Modeling of polarized light propagation through turbid media may yield relevant information on its properties [2426]; a typical approach is through the use of Monte Carlo models [2732]. The ability to handle linear directional anisotropy of a media has been added by some authors in their models [25, 26, 33, 34]. Wang et al. [25] have shown that by rotating the incident linearly polarized light orientation and sample direction relatively, and collecting the back-reflected polarized light from a birefringent media, the orientation of the media extraordinary axis could be extrapolated. Wood et al. [26] devised a program able not only to handle a birefringent structure but also a chiral media. Their model was tested experimentally on scattering, birefringent, and chiral samples, and was able to predict the transmittance through the samples with a root mean square error between 0.025 and 0.058 depending on the phantom scattering properties.

Many biological tissues interact with polarized light according to their structure and polarization properties [1723]. Several biological tissues like, collagen, muscles, cornea, scar, etc exhibit birefringence property. If depolarization caused by highly scattering is negligible, minimized, or considered properly, polarized light-based techniques can demonstrate a good sensitivity to the orientation and quantity of birefringent tissue. Therefore, developing physical models of light propagation in turbid media exhibiting directional anisotropy is extremely useful for planning and optimizing experiments and validating the results.

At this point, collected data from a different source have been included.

<file path="src/rtl/seq_detector_param.sv">
// Runtime-programmable serial pattern recogniser with overlap/non-overlap modes,
// registered one-cycle match pulse and a saturating match counter.
module seq_detector_param #(
  parameter int             N       = 8,
  parameter int             CNT_W   = 8,
  parameter logic [N-1:0]   RST_PAT = N'(3'b101),
  parameter int             RST_LEN = 3,
  parameter bit             RST_OVL = 1'b1,
  localparam int            LW      = $clog2(N) + 1
) (
  input  logic             clk,
  input  logic             rst,
  input  logic             x,
  input  logic             x_valid,
  input  logic             cfg_load,
  input  logic [N-1:0]     cfg_pat,
  input  logic [LW-1:0]    cfg_len,
  input  logic             cfg_ovl,
  input  logic             cnt_clr,
  output logic             y,
  output logic [CNT_W-1:0] match_cnt,
  output logic [LW-1:0]    cur_len
);

  localparam logic [LW-1:0]    LEN_MAX = LW'(N);
  localparam logic [LW-1:0]    LEN_RST = LW'(RST_LEN);
  localparam logic [CNT_W-1:0] CNT_MAX = '1;

  // The oldest history bit is shifted out before it can ever be compared,
  // so only N-1 bits need to be stored.
  logic [N-2:0]     hist, hist_d;
  logic [LW-1:0]    fill, fill_d;
  logic [N-1:0]     pat, pat_d;
  logic [LW-1:0]    len, len_d;
  logic             ovl, ovl_d;
  logic             y_d;
  logic [CNT_W-1:0] cnt_d;

  logic [N-1:0]     h_shift;
  logic [N-1:0]     len_mask;
  logic [LW-1:0]    f_inc;
  logic [LW-1:0]    len_clamped;
  logic             hit;

  // NOTE: every combinational output gets a default first so no path leaves
  // a variable unassigned, which would infer a latch.
  always_comb begin
    h_shift = {hist, x};
    f_inc   = (fill >= LEN_MAX) ? LEN_MAX : fill + LW'(1);

    for (int i = 0; i < N; i++) begin
      len_mask[i] = (LW'(i) < len);
    end

    hit = x_valid && !cfg_load && (f_inc >= len)
          && (((h_shift ^ pat) & len_mask) == '0);

    if (cfg_len == '0)         len_clamped = LW'(1);
    else if (cfg_len > LEN_MAX) len_clamped = LEN_MAX;
    else                        len_clamped = cfg_len;

    hist_d = hist;
    fill_d = fill;
    pat_d  = pat;
    len_d  = len;
    ovl_d  = ovl;
    y_d    = 1'b0;

    if (cfg_load) begin
      pat_d  = cfg_pat;
      len_d  = len_clamped;
      ovl_d  = cfg_ovl;
      hist_d = '0;
      fill_d = '0;
    end else if (x_valid) begin
      hist_d = h_shift[N-2:0];
      // A non-overlap match restarts accumulation; stale history is masked by fill.
      fill_d = (hit && !ovl) ? '0 : f_inc;
      y_d    = hit;
    end

    cnt_d = cnt_clr ? '0 : match_cnt;
    if (hit && (cnt_d != CNT_MAX)) begin
      cnt_d = cnt_d + CNT_W'(1);
    end
  end

  // NOTE: sequential state uses non-blocking assignments so every register
  // samples the pre-edge values regardless of statement order.
  always_ff @(posedge clk or posedge rst) begin
    if (rst) begin
      hist      <= '0;
      fill      <= '0;
      pat       <= RST_PAT;
      len       <= LEN_RST;
      ovl       <= RST_OVL;
      y         <= 1'b0;
      match_cnt <= '0;
    end else begin
      hist      <= hist_d;
      fill      <= fill_d;
      pat       <= pat_d;
      len       <= len_d;
      ovl       <= ovl_d;
      y         <= y_d;
      match_cnt <= cnt_d;
    end
  end

  assign cur_len = len;

endmodule

</file>
<file path="config.mk">
export PLATFORM = sky130hd
export DESIGN_NAME = seq_detector_param
export DESIGN_NICKNAME = d
export VERILOG_FILES = /design/src/rtl/seq_detector_param.sv
export SDC_FILE = /design/constraint.sdc
export NUM_CORES = 1
export LEC_CHECK = 0
export BUFFER_PORTS_ARGS = -buffer_cell sky130_fd_sc_hd__buf_2
export CAP_MARGIN = 15
export CORE_MARGIN = 1
export CORE_UTILIZATION = 50
export DETAILED_ROUTE_END_ITERATION = 6
export PLACE_DENSITY = 0.73
export REMOVE_ABC_BUFFERS = 1
export SKIP_LAST_GASP = 1
export SYNTH_ARGS = -nofsm -noshare
export SYNTH_HDL_FRONTEND = slang
export SYNTH_SLANG_ARGS = --single-unit
</file>
<file path="constraint.sdc">
create_clock -name clk -period 3.55 [get_ports clk]
set_input_delay 0.5325 -clock clk [delete_from_list [all_inputs] [get_ports clk]]
set_output_delay 0.5325 -clock clk [all_outputs]
set_load 0.01 [all_outputs]
</file>
==> flow_summary.toml, run 1 <==
[drt]
wirelength_um = 3380
dr.pass1.iters = 4
ant_nets = 0
routed_via_density = 5.51
vias = 1334
wl_per_cell_um = 14.0
remaining_drc_errors = 0
drt_iter0_markers = 105

[yosys]
ys_types = 38
netlist_area_um2 = 1720
synth_area_per_cell_um2 = 10.5
async_flop_share = 1.00
ys.flop_type = "dfrtp_1"
yosysWarnings = 0
synth_edf_count = 0
ys_ff_latch = 33
yosysSeqAreaShare = 0.484
syn_inst = 163

[setup_path]
arrival_ns = 2.90
crit_chain = "or2_2 > ha_1 > nand2b_1 > a2111oi_1 > nor4_4 > and3_1 > nand4_1 > mux2_1"
crit_fanout = 6
cpPeakStageDelay_ns = 0.59
cp.required_ns = 3.78
cp_top_family = "simple AND/OR/NAND/NOR gates"
crit_buf_inv = 0
cp-end-kind = "register"
crit_type = "reg -> reg"
slowest_stage = "a2111oi_1"
setup.worst_path.start_class = "register"

[cts]
cts_resized = 0
root_buffer = "clkbuf_4"
clkSinkCount = 33
post_cts_buffers = 0
clk_latency_ns = 0.34
cts_hold_buf = 0
cts_tree = "built"
clockBufferDepth = 2
cts_buffers = 5
clk_pin_slew_worst_paths_ns = 0.10
cts_max_level = 2

[timing]
hold_viol = 0
finalMaxSlewViolations = 0
finalSetupTns_ns = 0
finalSetupViolations = 0
max_freq_mhz = 375
worst_pin_slew_ns = 0.584
max-slew-margin-rel = 0.610
skew_ns = 0.0121
rsz0062_at_grt = "false"
post-route-period-util = 0.751
fin_crit_ns = 2.67
hold_ws_ns = 0.255

[placement]
io_buffer_count = 31
place_inst = 234
place_hpwl_um = 2480
globalplace.congestion = 0.834

[floorplan]
ioPinCount = 32
die_y_um = 60.6
row_count = 20
die_x_um = 60.6
die-area_um2 = 3680
initial_core_util = 0.545
design.core.area_um2 = 3150

[global_routing]
overflow = 0
grt_max_degree = 34
antenna_found_initial = 0
grt_pass1_vias = 1364
grt_pass1_wl_um = 6010
grt_usage = 0.227

[layout]
synthToLayoutAreaGrowth_pct = 14.8
final_layout_size_suffix_gt1_frac = 0.278
antenna_cells = 0
nets = 223
mostFrequentLayoutCell = "buf_2"
post_layout_nonfiller_instances = 242
final_cell_mix = "buf_2, dfrtp_1, nor2_1, inv_1, xnor2_1"

[pwr]
power_density_nw_per_um2 = 379
swShare = 0.269
vdd_drop_max_v = 0.000254
power_leakage_nw = 0.931
power.switching_mw = 0.201
seqPwrFrac = 0.560
p_clk_frac = 0.297
p_comb_frac = 0.143
p_int_mw = 0.546

[worst_hold_path]
holdCritPathClass = "in -> async"

[status]
status = "completed"

[run]
cap_violations = 0
[through the flow]
stage	util	setup slack, ns	area [µm²]	total power [mW]
after floorplan	-	1.03	1700	0.491
after global routing	0.626	0.692	1970	0.791
final	0.626	0.882	1970	0.747
after global placement	0.607	0.946	1910	0.528
after CTS	0.626	0.850	1970	0.759
after detailed placement	0.607	0.895	1910	0.534
[routing by layer]
metal | global-route usage | part of all wire | up-vias
met4 | 0.107 | 0.012 | 0
li1 | - | - | 645
met5 | 0 | 0 | -
met1 | 0.278 | 0.44 | 654
met2 | 0.363 | 0.50 | 30
met3 | 0.0768 | 0.040 | 5
[state kept, by name, summed over array words and instances, names as in the netlist]
name / cells
cur_len: 4
pat: 8
hist: 7
match_cnt: 8
fill: 4
y: 1
ovl: 1
[kinds of logic after synthesis]
group	share of synthesized area
adder cells (fa/ha/maj)	0.0509
AND/OR/NAND/NOR	0.154
flip-flops	0.484
AO/OA/AOI/OAI	0.103
XOR/XNOR	0.0560
buffers and inverters	0.0393
multiplexers	0.113
[worst reg2reg max path, delay by kind of cell, from the launching register on]
family | cells | cell delay (ns)
simple gates | 5 | 0.93
compound gates | 1 | 0.59
flops | 1 | 0.45
mux | 1 | 0.32
fa+ha+maj | 1 | 0.26
[power groups by stage]
stage	logic, mW	clock network (mW)	registers, mW
2_1_floorplan	0.0690	0	0.422
5_1_grt	0.122	0.248	0.421
6_report	0.107	0.222	0.418
3_5_place_dp	0.108	0	0.425
3_3_place_gp	0.104	0	0.424
4_1_cts	0.109	0.232	0.418
[cells in the mapped netlist (5+ instances only)]
master / n / area [µm²]
inv_1: 12 / 45.0
nor2_1: 15 / 56.3
mux2i_1: 7 / 70.1
o21ai_0: 5 / 25.0
dfrtp_1: 28 / 701
nor2b_1: 5 / 31.3
ha_1: 7 / 87.6
nand2_1: 7 / 26.3
dfstp_2: 5 / 131
mux2_2: 9 / 101
a21oi_1: 6 / 30.0
o21ai_1: 5 / 25.0
xnor2_1: 10 / 87.6
[layout make-up]
cell class | count | area, µm²
Clock buffer | 8 | 58.8
Timing Repair Buffer | 32 | 163
Fill cell | 290 | 1180
Sequential cell | 33 | 832
Inverter | 12 | 45.0
Tap cell | 44 | 55.1
Multi-Input combinational cell | 113 | 820
[worst paths after layout]
path / start / endpoint / slack [ns] / depth (start not counted)
min: rst / pat[5]$_DFFE_PP0P_ / 0.25 / 3
max in group asynchronous: rst / pat[0]$_DFFE_PP1P_ / 2.95 / 3
min in group clk: cfg_pat[4] / pat[4]$_DFFE_PP0P_ / 0.41 / 2
max: fill[0]$_DFFE_PP0P_ / match_cnt[3]$_DFF_PP0_ / 0.88 / 8
max reg2reg: fill[0]$_DFFE_PP0P_ / match_cnt[3]$_DFF_PP0_ / 0.88 / 8
min reg2reg: pat[1]$_DFFE_PP0P_ / pat[1]$_DFFE_PP0P_ / 0.53 / 1
Note: power is estimated with default switching activity, not from simulation.
==> run 2: changes to the inputs <==
Settings changed: ABC_AREA set to 1, PLACE_DENSITY 0.73 to 0.75.
Clock period 3.55 ns to 2.4 ns, I/O delays scaled along.
==> flow_summary.toml, run 2 <==
[cts]
cts_max_level = 2
cts_tree = "built"
post_cts_buffers = 0
root_buffer = "clkbuf_8"
clk_pin_slew_worst_paths_ns = 0.07
clk_latency_ns = 0.29
cts_hold_buf = 0
cts_buffers = 5
clockBufferDepth = 2
clkSinkCount = 33
cts_resized = 0

[drt]
remaining_drc_errors = 0
dr.pass1.iters = 4
routed_via_density = 4.92
wl_per_cell_um = 11.1
ant_nets = 0
wirelength_um = 3850
vias = 1712
drt_iter0_markers = 120

[layout]
final_layout_size_suffix_gt1_frac = 0.187
synthToLayoutAreaGrowth_pct = 14.8
nets = 325
antenna_cells = 0
final_cell_mix = "nand2_1, inv_1, buf_2, dfrtp_1, nor2_1"
mostFrequentLayoutCell = "nand2_1"
top_regs = "match_cnt x8, pat x8, hist x7"
postLayoutCellArea_um2 = 2250

[global_routing]
grt_max_degree = 34
antenna_found_initial = 0
grt_pass1_wl_um = 6690
grt_usage = 0.210
grt_pass1_vias = 1565
overflow = 0

[timing]
finalMaxSlewViolations = 0
max-slew-margin-rel = 0.726
setup_slack_ns = 0.260
max_freq_mhz = 467
hold_viol = 0
hold_ws_ns = 0.147
rsz0062_at_grt = "false"
skew_ns = 0.00978
finalSetupViolations = 0
finalSetupTns_ns = 0
worst_pin_slew_ns = 0.412
fin_crit_ns = 2.14
post-route-period-util = 0.892

[yosys]
syn_inst = 264
ys_top_cells_by_area = "dfrtp_1, nand2_1, inv_1"
synth_top_area_share = 0.357
yosysTopAreaCell = "dfrtp_1"
synth_edf_count = 0
netlist_area_um2 = 1960
yosysMostFrequentCell = "nand2_1"
yosysSeqAreaShare = 0.424
async_flop_share = 1.00
ys_ff_latch = 33
ys_top_cells_by_count = "nand2_1, inv_1, dfrtp_1"
ys.flop_type = "dfrtp_1"
ys_types = 25
synth_area_per_cell_um2 = 7.43
yosysWarnings = 0

[pwr]
p_int_mw = 0.883
p_clk_frac = 0.352
seqPwrFrac = 0.496
power_density_nw_per_um2 = 544
p_comb_frac = 0.151
vdd_drop_max_v = 0.000364
power_mw = 1.22
power.switching_mw = 0.341
swShare = 0.278
power_leakage_nw = 1.23

[placement]
io_buffer_count = 31
globalplace.congestion = 0.800
placed_cell_area_um2 = 2160
pre_cts_ws_ns = 0.289
place_hpwl_um = 2860

[setup_path]
crit_type = "reg -> reg"
cp-end-kind = "register"
crit_fanout = 11
arrival_ns = 2.32
cp.required_ns = 2.58
setup.worst_path.start_class = "register"

[status]
status = "completed"

[floorplan]
ioPinCount = 32
initial_core_util = 0.528
die-area_um2 = 4180
design.core.area_um2 = 3720
die_x_um = 64.6
die_y_um = 64.6
row_count = 22

[worst_hold_path]
holdCritPathClass = "in -> async"

[run]
cap_violations = 0
-- run 2: changes by cell type after synthesis, moves of 5 or more --
cell,change
o22ai_1,+6
o21ai_0,+5
mux2i_1,-7
nand3_1,+5
nor2b_1,-5
nand4_1,+5
nand2_1,+88
inv_1,+37
o21ai_1,-5
xnor2_1,-8
mux2_2,-9
-- run 2: layer usage --
metal | GRT usage | wire, µm
met5 | 0 | 0
met4 | 0.100 | 79
met3 | 0.0370 | 174
met2 | 0.336 | 1740
met1 | 0.276 | 1850
-- run 2: cells by family (layout without fill, tap and decap cells) --
family                   after synthesis  in the layout  synth area share
AND/OR/NAND/NOR                      142            142             0.336
buffers and inverters                 54             90             0.107
flip-flops                            33             33             0.424
AO/OA/AOI/OAI                         24             24            0.0702
adder cells (fa/ha/maj)                7              7            0.0447
XOR/XNOR                               4              4            0.0179
-- run 2: worst paths after layout --
path / from / end / slack [ns] / cells past startpoint
worst max-delay path: fill[0]$_DFFE_PP0P_ / match_cnt[0]$_DFF_PP0_ / 0.26 / 14
worst min-delay path: rst / match_cnt[4]$_DFF_PP0_ / 0.15 / 3
worst max register to register: fill[0]$_DFFE_PP0P_ / match_cnt[0]$_DFF_PP0_ / 0.26 / 14
worst min register to register: pat[2]$_DFFE_PP1P_ / pat[2]$_DFFE_PP1P_ / 0.49 / 2
max in group asynchronous: rst / cur_len[0]$_DFFE_PP1P_ / 1.92 / 3
min in group clk: cfg_pat[3] / pat[3]$_DFFE_PP0P_ / 0.27 / 3
-- run 2: layout make-up --
class,instances,area (µm²)
Tap cell,48,60.1
Inverter,50,188
Multi-Input combinational cell,177,918
Sequential cell,33,832
Fill cell,348,1470
Clock buffer,8,90.1
Timing Repair Buffer,32,163
-- run 2: power by group through the flow --
| stage | Clock (mW) | Sequential, mW | Combinational [mW] |
|---|---|---|---|
| floorplan | 0 | 0.615 | 0.127 |
| global placement | 0 | 0.616 | 0.181 |
| detailed placement | 0 | 0.617 | 0.187 |
| CTS | 0.439 | 0.607 | 0.187 |
| global route | 0.467 | 0.611 | 0.213 |
| finish | 0.431 | 0.607 | 0.185 |
-- run 2: worst max-delay path: stages, from the launching register on --
cell and delay (ns):
dfrtp_1 0.36, inv_1 0.08, ha_1 0.29, inv_1 0.08, nor2_1 0.04, ha_1 0.29
nand2_1 0.06, nand2_1 0.05, nand2_1 0.04, nand2_1 0.05, nor2_1 0.05, nor2_4 0.27
nand4_4 0.20, nand2_1 0.11, nand2_1 0.05
-- run 2: per-stage QoR --
stage / utilization / cells
detailed placement: 0.581 / 340
CTS: 0.606 / 348
finish: 0.606 / 348
global route: 0.606 / 348
global placement: 0.581 / 340
floorplan: - / 260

In this paper we introduce a novel method to quantify the directionality of birefringent media based on polarized light imaging; we limit our observation to the simple scenario of a birefringent material with an extraordinary axis orientated in planes parallel to the air/media boundary. We have extended a previously developed polarized Monte Carlo algorithm [24] to handle materials exhibiting directional anisotropy and have added a novel out-of-plane approach for sensing of light backscattered by the medium. Furthermore we have modified and utilized a polarized light imaging system with an out-of-plane optical geometry to investigate the material extraordinary axis orientation.

2. Materials and methods

2.1 Polarized Monte Carlo formalism

A polarized Monte Carlo program developed by Ra-mella-Roman et al. is at the core of our computational approach. Details of the basic algorithm and its validation are available in previous publications [24, 35]. Three different types of Monte Carlo programs were introduced in those publications, and in this paper the Meridian Planes Monte Carlo is utilized. The Meridian plane definition is given in the Section 2.1.1. Two major modifications are included: the ability to handle a medium exhibiting directional anisotropy and a geometrical arrangement of out-of-plane photon launching and detection. By out-of-plane, we mean a geometry where source, sample and detector do not lie uniquely in one reference plane, but vary sequentially. This approach is ultimately used to find the directional preference of the birefringent media without rotation of the sample or illumination polarizer, which is necessary for an in-plane scenario. Other studies were also conducted with what we refer to as “in-plane” geometry. This methodology is similar to what was initially proposed by Wang et al. [25]. In this arrangement the light source and detecting arm are in one plane consisting of sample. Figure 1 shows a top view of the in-plane (a) and out-of-plane (b) detection geometries. Dotted lines show the extraordinary axes of a sample with directional anisotropy. Detection of light back reflected from the sample could be performed while the sample is being rotated at different angles and illuminated with linearly polarized light in normal direction. For the out-of-plane measurement, the sample is in a fixed position and is illuminated sequentially by linearly polarized light by the illuminators at various azimuth angles.

Figure 1.

Figure 1

Top view geometry of the in-plane (a) and the out-of-plane (b) detection. Letter C indicates the location of the detection arm.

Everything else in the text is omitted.